**Your instructions**.
Only the lines from the top of the material through the line containing "set_load 0.02 [all_outputs]" should be restated, each one exactly.

**Data provided**.
□ □ □

$ cat config.mk
export PLATFORM = sky130hd
export DESIGN_NAME = blk_xfer_seq
export DESIGN_NICKNAME = d
export VERILOG_FILES = /design/src/rtl/blkx_pkg.sv /design/src/rtl/blkx_plan.sv /design/src/rtl/blkx_pick.sv /design/src/rtl/blk_xfer_seq.sv
export SDC_FILE = /design/constraint.sdc
export NUM_CORES = 1
export LEC_CHECK = 0
export BUFFER_PORTS_ARGS = -buffer_cell sky130_fd_sc_hd__buf_4
export CELL_PAD_IN_SITES_DETAIL_PLACEMENT = 0
export CELL_PAD_IN_SITES_GLOBAL_PLACEMENT = 1
export CORE_MARGIN = 3
export CORE_UTILIZATION = 42
export DETAILED_ROUTE_END_ITERATION = 7
export MAX_ROUTING_LAYER = met4
export PLACE_DENSITY_LB_ADDON = 0.1
export SYNTH_ARGS = -nofsm -noshare
export SYNTH_HDL_FRONTEND = slang
export SYNTH_SLANG_ARGS = --single-unit
$ cat constraint.sdc
create_clock -name clk -period 9.25 [get_ports clk]
set_clock_uncertainty 0.15 [all_clocks]
set_input_delay 1.85 -clock clk [delete_from_list [all_inputs] [get_ports clk]]
set_output_delay 1.85 -clock clk [all_outputs]
set_load 0.02 [all_outputs]
$ cat src/rtl/blkx_pkg.sv
// Shared types and helpers for the block transfer address sequencer.
// Assumes the register mask is at most 32 bits wide.
package blkx_pkg;
    typedef enum logic [1:0] {
        ST_IDLE  = 2'd0,
        ST_SETUP = 2'd1,
        ST_BEAT  = 2'd2,
        ST_OVER  = 2'd3
    } seq_state_t;

    // Count set bits of a mask (loop unrolls to an adder tree).
    function automatic int unsigned ones_in(input logic [31:0] m);
        int unsigned c;
        c = 0;
        for (int i = 0; i < 32; i++) c += int'(m[i]);
        return c;
    endfunction
endpackage

$ cat src/rtl/blkx_plan.sv
// Start-of-operation planner: from base, mask and mode it computes the
// full-width first address, its legality, and the truncated writeback value.
// Assumes purely combinational use at the start pulse.
module blkx_plan #(
    parameter int REGS   = 16,
    parameter int DATA_W = 32,
    parameter int ADDR_W = 26
) (
    input  logic [DATA_W-1:0] base,
    input  logic [REGS-1:0]   mask,
    input  logic              dir_up,
    input  logic              pre_step,
    output logic [ADDR_W-1:0] first_addr,
    output logic              first_bad,
    output logic [ADDR_W-1:0] wb_trunc
);
    logic [DATA_W-1:0] span;
    logic [DATA_W-1:0] first_full;
    logic [DATA_W-1:0] wb_full;

    // Span in bytes and the four address modes.
    always_comb begin
        span = DATA_W'(blkx_pkg::ones_in(32'(mask))) << 2;
        if (dir_up) begin
            first_full = pre_step ? base + DATA_W'(4) : base;
            wb_full    = base + span;
        end else begin
            first_full = pre_step ? base - span : base - span + DATA_W'(4);
            wb_full    = base - span;
        end
    end

    // Legality: anything above the addressable range is an exception.
    assign first_bad  = |first_full[DATA_W-1:ADDR_W];
    assign first_addr = first_full[ADDR_W-1:0];
    assign wb_trunc   = wb_full[ADDR_W-1:0];
endmodule

$ cat src/rtl/blkx_pick.sv
// Lowest-set-bit picker: gives a one-hot of the lowest set bit of a mask
// and its binary index. Assumes the caller ignores idx for an empty mask.
module blkx_pick #(
    parameter int REGS = 16,
    localparam int IDX_W = $clog2(REGS)
) (
    input  logic [REGS-1:0]  mask,
    output logic [REGS-1:0]  low_oh,
    output logic [IDX_W-1:0] idx
);
    logic [REGS-1:0] below;

    // Prefix chain: below[i] is set when any lower bit is set.
    for (genvar i = 0; i < REGS; i++) begin : g_chain
        if (i == 0) begin : g_first
            assign below[i] = 1'b0;
        end else begin : g_rest
            assign below[i] = below[i-1] | mask[i-1];
        end
        assign low_oh[i] = mask[i] & ~below[i];
    end

    // Encode the one-hot to a binary index.
    always_comb begin
        idx = '0;
        for (int i = 0; i < REGS; i++)
            if (low_oh[i]) idx = idx | IDX_W'(i);
    end
endmodule

$ cat src/rtl/blk_xfer_seq.sv
// Block transfer address sequencer top. One setup cycle, then one beat per
// set mask bit in ascending register order, plus an optional over-fetch
// beat. Writeback is strobed on the first beat. Start is ignored while busy.
// Assumes the synchronous active-low reset is held for at least one edge.
module blk_xfer_seq #(
    parameter int REGS   = 16,
    parameter int DATA_W = 32,
    parameter int ADDR_W = 26,
    localparam int IDX_W = $clog2(REGS)
) (
    input  logic              clk,
    input  logic              rst_n,
    input  logic              start,
    input  logic [DATA_W-1:0] base,
    input  logic [REGS-1:0]   reg_mask,
    input  logic              dir_up,
    input  logic              pre_step,
    input  logic              wb_en,
    input  logic              force_user,
    input  logic              cop_load,
    input  logic [IDX_W-1:0]  base_reg,
    output logic              busy,
    output logic              done,
    output logic              xfer_valid,
    output logic [ADDR_W-1:0] xfer_addr,
    output logic [IDX_W-1:0]  xfer_reg,
    output logic              xfer_discard,
    output logic              addr_exc,
    output logic              store_new_base,
    output logic              wb_valid,
    output logic [ADDR_W-1:0] wb_value,
    output logic              wb_user_bank
);
    import blkx_pkg::*;

    seq_state_t        state;
    logic [REGS-1:0]   mask_r;
    logic [ADDR_W-1:0] addr_r;
    logic [ADDR_W-1:0] wbv_r;
    logic              bad_r, wb_r, fu_r, cop_r, first_r;
    logic [IDX_W-1:0]  bidx_r;

    logic [ADDR_W-1:0] plan_first, plan_wb;
    logic              plan_bad;
    logic [REGS-1:0]   pick_oh;
    logic [IDX_W-1:0]  pick_idx;
    logic              last_beat;

    blkx_plan #(.REGS(REGS), .DATA_W(DATA_W), .ADDR_W(ADDR_W)) u_plan (
        .base       (base),
        .mask       (reg_mask),
        .dir_up     (dir_up),
        .pre_step   (pre_step),
        .first_addr (plan_first),
        .first_bad  (plan_bad),
        .wb_trunc   (plan_wb)
    );

    blkx_pick #(.REGS(REGS)) u_pick (
        .mask   (mask_r),
        .low_oh (pick_oh),
        .idx    (pick_idx)
    );

    assign last_beat = ((mask_r & ~pick_oh) == '0);

    // Sequencer state, operation capture and per-beat stepping.
    always_ff @(posedge clk) begin
        if (!rst_n) begin
            state   <= ST_IDLE;
            mask_r  <= '0;
            addr_r  <= '0;
            wbv_r   <= '0;
            bad_r   <= 1'b0;
            wb_r    <= 1'b0;
            fu_r    <= 1'b0;
            cop_r   <= 1'b0;
            first_r <= 1'b0;
            bidx_r  <= '0;
        end else begin
            unique case (state)
                ST_IDLE: if (start) begin
                    state   <= ST_SETUP;
                    mask_r  <= reg_mask;
                    addr_r  <= plan_first;
                    wbv_r   <= plan_wb;
                    bad_r   <= plan_bad;
                    wb_r    <= wb_en;
                    fu_r    <= force_user;
                    cop_r   <= cop_load;
                    bidx_r  <= base_reg;
                    first_r <= 1'b1;
                end
                ST_SETUP: state <= (mask_r == '0) ? ST_IDLE : ST_BEAT;
                ST_BEAT: begin
                    mask_r  <= mask_r & ~pick_oh;
                    addr_r  <= addr_r + ADDR_W'(4);
                    first_r <= 1'b0;
                    if (last_beat) state <= cop_r ? ST_OVER : ST_IDLE;
                end
                ST_OVER: state <= ST_IDLE;
                default: state <= ST_IDLE;
            endcase
        end
    end

    // Port decode from the registered state.
    always_comb begin
        busy           = (state != ST_IDLE);
        xfer_valid     = (state == ST_BEAT) || (state == ST_OVER);
        xfer_discard   = (state == ST_OVER);
        xfer_addr      = addr_r;
        xfer_reg       = (state == ST_BEAT) ? pick_idx : '0;
        addr_exc       = (state == ST_BEAT) && first_r && bad_r;
        wb_valid       = (state == ST_BEAT) && first_r && wb_r;
        wb_value       = wbv_r;
        wb_user_bank   = wb_valid && fu_r;
        store_new_base = (state == ST_BEAT) && wb_r && !first_r && (pick_idx == bidx_r);
        done           = ((state == ST_SETUP) && (mask_r == '0))
                       || ((state == ST_BEAT) && last_beat && !cop_r)
                       || (state == ST_OVER);
    end

    // an exception appears on one beat only, never a discard beat.
    p_exc_once_r2: assert property (@(posedge clk) disable iff (!rst_n)
        addr_exc |=> !addr_exc);
    p_exc_real_beat_r1: assert property (@(posedge clk) disable iff (!rst_n)
        addr_exc |-> (xfer_valid && !xfer_discard));
    // consecutive beats of one operation step by one word, wrapping.
    p_addr_step_r3: assert property (@(posedge clk) disable iff (!rst_n)
        (xfer_valid && !done) |=> (xfer_valid && xfer_addr == $past(xfer_addr) + ADDR_W'(4)));
    // writeback lands on the beat right after the setup cycle.
    p_wb_second_cycle_r4: assert property (@(posedge clk) disable iff (!rst_n)
        wb_valid |-> ($past(busy) && !$past(xfer_valid)));
    // register indices strictly rise within an operation.
    p_reg_ascend_r6: assert property (@(posedge clk) disable iff (!rst_n)
        (xfer_valid && !xfer_discard && !done) |=> (xfer_discard || xfer_reg > $past(xfer_reg)));
    // the over-fetch beat is always the final one.
    p_discard_last_r9: assert property (@(posedge clk) disable iff (!rst_n)
        xfer_discard |-> done);
    // user-bank writeback only qualifies a writeback strobe.
    p_user_bank_r8: assert property (@(posedge clk) disable iff (!rst_n)
        wb_user_bank |-> wb_valid);
endmodule

==> key figures <==
STA
  – F_max: 0.115 GHz
  – Slew headroom: 36.2%
  – Final Cycle Share: 94.0%
  – Count of pins over their slew limit: 0
  – TNS Setup: 0 ns
  – Post-layout minimum cycle time: 8.69 ns
  – Final Hold Viols: 0
  – # setup viols final: 0
  – RSZ-0062 raised after global routing: no
  – Pin slew with the least headroom to its limit: 0.957 ns

Finish
  – Commonest non-fill, non-tap cells in the layout: buf_4 (134), nand2_1 (110), nor2_1 (102)
  – Final core utilization: 50.6%
  – Area growth syn-to-layout: 16.7%
  – Commonest non-fill, non-tap cell in the layout: buf_4
  – Share of cells above drive strength 1: 16.7%
  – NumNets Final: 1168
  – Ant diodes: 0

Global routing
  – First-pass GRT wire length: 37400 um
  – Vias in the first global route: 6719
  – Largest net degree at the start of global routing: 72
  – Initial antenna violation count: 0
  – GRT Util Overall: 25.8%
  – GR Overflow Total: 0

Route
  – Total number of vias: 7391
  – Total length of routed wires: 23900 um
  – Initial DRT Pass Iterations: 6
  – Wirelength per Cell: 18.4 um
  – Post-route DRC: 0
  – Initial DRC Count: 511
  – Post-route ant nets: 0
  – Vias per inst: 5.68

Synth
  – EDFF count, synth: 0
  – Flops & latches, synth: 79
  – Most used flip-flop cell after synthesis: dfxtp_1
  – Post-synthesis sequential area ratio: 21.7%
  – Post-synth cell types: 85
  – Post-Syn Nets: 1091
  – Syn Area/Cell: 7.30 um2
  – Post-Syn Area: 0.00730 mm2
  – Yosys warns: 0
  – FFs w/ async S/R, synth: 0%
  – Synthesized instance count: 1000

Power
  – Leak: 0.00336 uW
  – Peak supply drop: 0.000182 V
  – Clock Power Share: 19.7%
  – Fraction of power consumed by sequential logic: 23.8%
  – Cell-internal power: 995 uW
  – P_sw: 819 uW
  – Cell Pwr Density: 213 mW/mm2
  – Switching Share: 45.1%
  – Combinational share of power: 56.5%

Worst setup path
  – Element type at the critical path start: input port
  – Reg2Reg Depth: 10
  – Worst setup path class: in2reg
  – Maximum fanout along the worst path: 7
  – RR Endpoint: state[1]$_SDFFE_PN0P_
  – Arrival @ worst endpoint: 8.73 ns
  – Worst Path Required: 9.29 ns
  – Worst R2R Start: mask_r[1]$_SDFFE_PN0P_
  – Reg2reg setup slack: 6.14 ns
  – Setup crit end kind: register

Clock tree
  – Max clock buf depth: 2
  – Clock Latency Late Sink: 0.34 ns
  – CTS Hold Bufs: 0
  – Clock-pin slew of the registers on the worst-case setup and hold paths: 0.06 ns
  – TritonCTS Buffers: 9
  – TritonCTS clock tree: done
  – Root buf cell: clkbuf_16
  – Number of clock sinks: 79
  – CTS H-Tree Depth: 3

Worst hold path
  – Worst hold path class: reg2reg
  – Sink of the worst hold path: wb_value[4]$_SDFFE_PN0P_
  – HP Start: wb_value[4]$_SDFFE_PN0P_
  – Hold path cells: 2

Floorplanning
  – Core area: 0.0168 mm2
  – Row cnt: 47
  – Io pins: 124
  – Die Span X: 138 um
  – Die area: 0.0190 mm2
  – Starting Density: 43.4%
  – Chip Height: 138 um

Placed design
  – Detailed Place HPWL: 17800 um
  – Routability cong.: 0.914
  – Port bufs: 123

Flow run
  – Max-Cap Viols: 0

Outcome
  – Status: completed
==> through the flow <==
stage | instances | worst slack [ns] | area (um2) | power (uW) | hold WS, ns
final | 1302 | 0.558 | 8520 | 1810 | 0.312
after global routing | 1302 | 0.165 | 8520 | 1960 | 0.333
after CTS | 1302 | 0.383 | 8500 | 1810 | 0.310
after detailed placement | 1286 | 0.0158 | 8210 | 1440 | 0.301
after global placement | 1286 | 0.169 | 8210 | 1430 | 0.294
after floorplan | 1000 | 0.790 | 7300 | 1180 | 0.283
==> worst max-delay path: stages <==
cell and delay, ns:
buf_4 0.12, ha_1 0.28, inv_1 0.07, fa_1 0.44
fa_1 0.51, fa_1 0.54, fa_1 0.43, fa_1 0.46
fa_1 0.55, inv_1 0.11, ha_1 0.30, or2_2 0.35
a2111oi_4 0.47, o21ai_0 0.26, a2111oi_4 0.42, nand2_1 0.15
or4_1 0.52, nor4_1 0.27, mux2_2 0.39, o21ai_0 0.14
o311ai_0 0.13
==> Yosys cell counts (12+ instances only) <==
master    instances  area share (%)
nand4_1          20             1.7
nor4_1           18             1.5
nand2_1         111             5.7
fa_1             12             3.3
xnor2_1          53             6.4
inv_1            43             2.2
a211oi_1         13             1.3
nand3_1          32             2.2
ha_1             19             3.3
nor2b_1          25             2.1
a21oi_1          60             4.1
o21ai_0          67             4.6
a22oi_1          16             1.6
nor2_1          103             5.3
nor3_1           32             2.2
and3_1           15             1.3
xor2_1           27             3.2
dfxtp_1          79              22
a21boi_0         13             1.3
and2_1           16             1.4
clkbuf_1         48             2.5
==> metal layers <==
metal / part of all wire, % / vias up / GRT usage [%]
met2: 44 / 192 / 38.5
met4: 1.6 / 0 / 6.15
li1: - / 3720 / -
met3: 5.6 / 24 / 3.43
met1: 48 / 3455 / 36.9
met5: 0 / - / -
==> how the worst max path moves through the flow <==
| stage | slack [ns] | from | depth (start not counted) | endpoint |
|---|---|---|---|---|
| finish | 0.56 | reg_mask[0] | 21 | xfer_addr[22]$_SDFFE_PN0P_ |
| global route | 0.17 | reg_mask[0] | 22 | xfer_addr[19]$_SDFFE_PN0P_ |
| CTS | 0.38 | reg_mask[0] | 21 | xfer_addr[22]$_SDFFE_PN0P_ |
| detailed placement | 0.02 | reg_mask[0] | 21 | xfer_addr[22]$_SDFFE_PN0P_ |
| global placement | 0.17 | reg_mask[0] | 21 | xfer_addr[22]$_SDFFE_PN0P_ |
| floorplan | 0.79 | reg_mask[0] | 20 | xfer_addr[22]$_SDFFE_PN0P_ |
==> logic make-up (layout without fill, tap and decap cells) <==
family	Yosys count	after routing	synth area share, %
compound gates	250	250	22.4
xor+xnor	80	80	9.60
fa+ha+maj	34	34	6.96
buf+inv	112	194	7.47
flops	79	79	21.7
mux	12	12	1.83
simple gates	433	433	30.0
==> flip-flops by register name, summed over array words and instances (netlist names) <==
register   flops
bidx_r         4
wb_r           1
xfer_addr     26
wb_value      26
bad_r          1
first_r        1
mask_r        16
fu_r           1
cop_r          1
state          2
==> timing repair <==
action                                  in CTS  in global routing
endpoints found under the setup margin       0                  1
setup buffers                                0                  0
gates resized for setup                      0                  1
==> cell type report <==
type / instances / area [um2]
clock inverter: 4 / 28.8
clock buffer: 12 / 267
tap: 220 / 275
multi-input combinational: 809 / 5190
inverter: 44 / 165
timing repair buffer: 134 / 1010
fill: 1784 / 8300
sequential: 79 / 1580
==> power groups by stage <==
stage	clock network, uW	logic [uW]	registers [uW]
final	358	1020	432
after global routing	381	1140	438
after CTS	366	1010	431
after detailed placement	0	1000	439
after global placement	0	996	438
after floorplan	0	709	467
Note: power is estimated with default switching activity, not from simulation.
<file path="config.mk">
export PLATFORM = sky130hd
export DESIGN_NAME = cfg_pin_bridge
export DESIGN_NICKNAME = d
export VERILOG_FILES = /design/src/rtl/cpb_pkg.sv /design/src/rtl/cpb_ctrl.sv /design/src/rtl/cpb_dp.sv /design/src/rtl/cfg_pin_bridge.sv
export SDC_FILE = /design/constraint.sdc
export NUM_CORES = 1
export LEC_CHECK = 0
export ABC_AREA = 1
export CORE_ASPECT_RATIO = 0.6
export CORE_UTILIZATION = 35
export CTS_CLUSTER_SIZE = 24
export DETAILED_ROUTE_END_ITERATION = 7
export PLACE_DENSITY_LB_ADDON = 0.3
export SYNTH_ARGS = -nofsm -noshare
export SYNTH_HDL_FRONTEND = slang
export SYNTH_SLANG_ARGS = --single-unit
</file>
<file path="constraint.sdc">
create_clock -name clk -period 2.2 [get_ports clk]
set_input_delay 0.44 -clock clk [delete_from_list [all_inputs] [get_ports clk]]
set_output_delay 0.44 -clock clk [all_outputs]
set_load 0.005 [all_outputs]
</file>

□ □ □

**Response area**.
$ cat config.mk
export PLATFORM = sky130hd
export DESIGN_NAME = blk_xfer_seq
export DESIGN_NICKNAME = d
export VERILOG_FILES = /design/src/rtl/blkx_pkg.sv /design/src/rtl/blkx_plan.sv /design/src/rtl/blkx_pick.sv /design/src/rtl/blk_xfer_seq.sv
export SDC_FILE = /design/constraint.sdc
export NUM_CORES = 1
export LEC_CHECK = 0
export BUFFER_PORTS_ARGS = -buffer_cell sky130_fd_sc_hd__buf_4
export CELL_PAD_IN_SITES_DETAIL_PLACEMENT = 0
export CELL_PAD_IN_SITES_GLOBAL_PLACEMENT = 1
export CORE_MARGIN = 3
export CORE_UTILIZATION = 42
export DETAILED_ROUTE_END_ITERATION = 7
export MAX_ROUTING_LAYER = met4
export PLACE_DENSITY_LB_ADDON = 0.1
export SYNTH_ARGS = -nofsm -noshare
export SYNTH_HDL_FRONTEND = slang
export SYNTH_SLANG_ARGS = --single-unit
$ cat constraint.sdc
create_clock -name clk -period 9.25 [get_ports clk]
set_clock_uncertainty 0.15 [all_clocks]
set_input_delay 1.85 -clock clk [delete_from_list [all_inputs] [get_ports clk]]
set_output_delay 1.85 -clock clk [all_outputs]
set_load 0.02 [all_outputs]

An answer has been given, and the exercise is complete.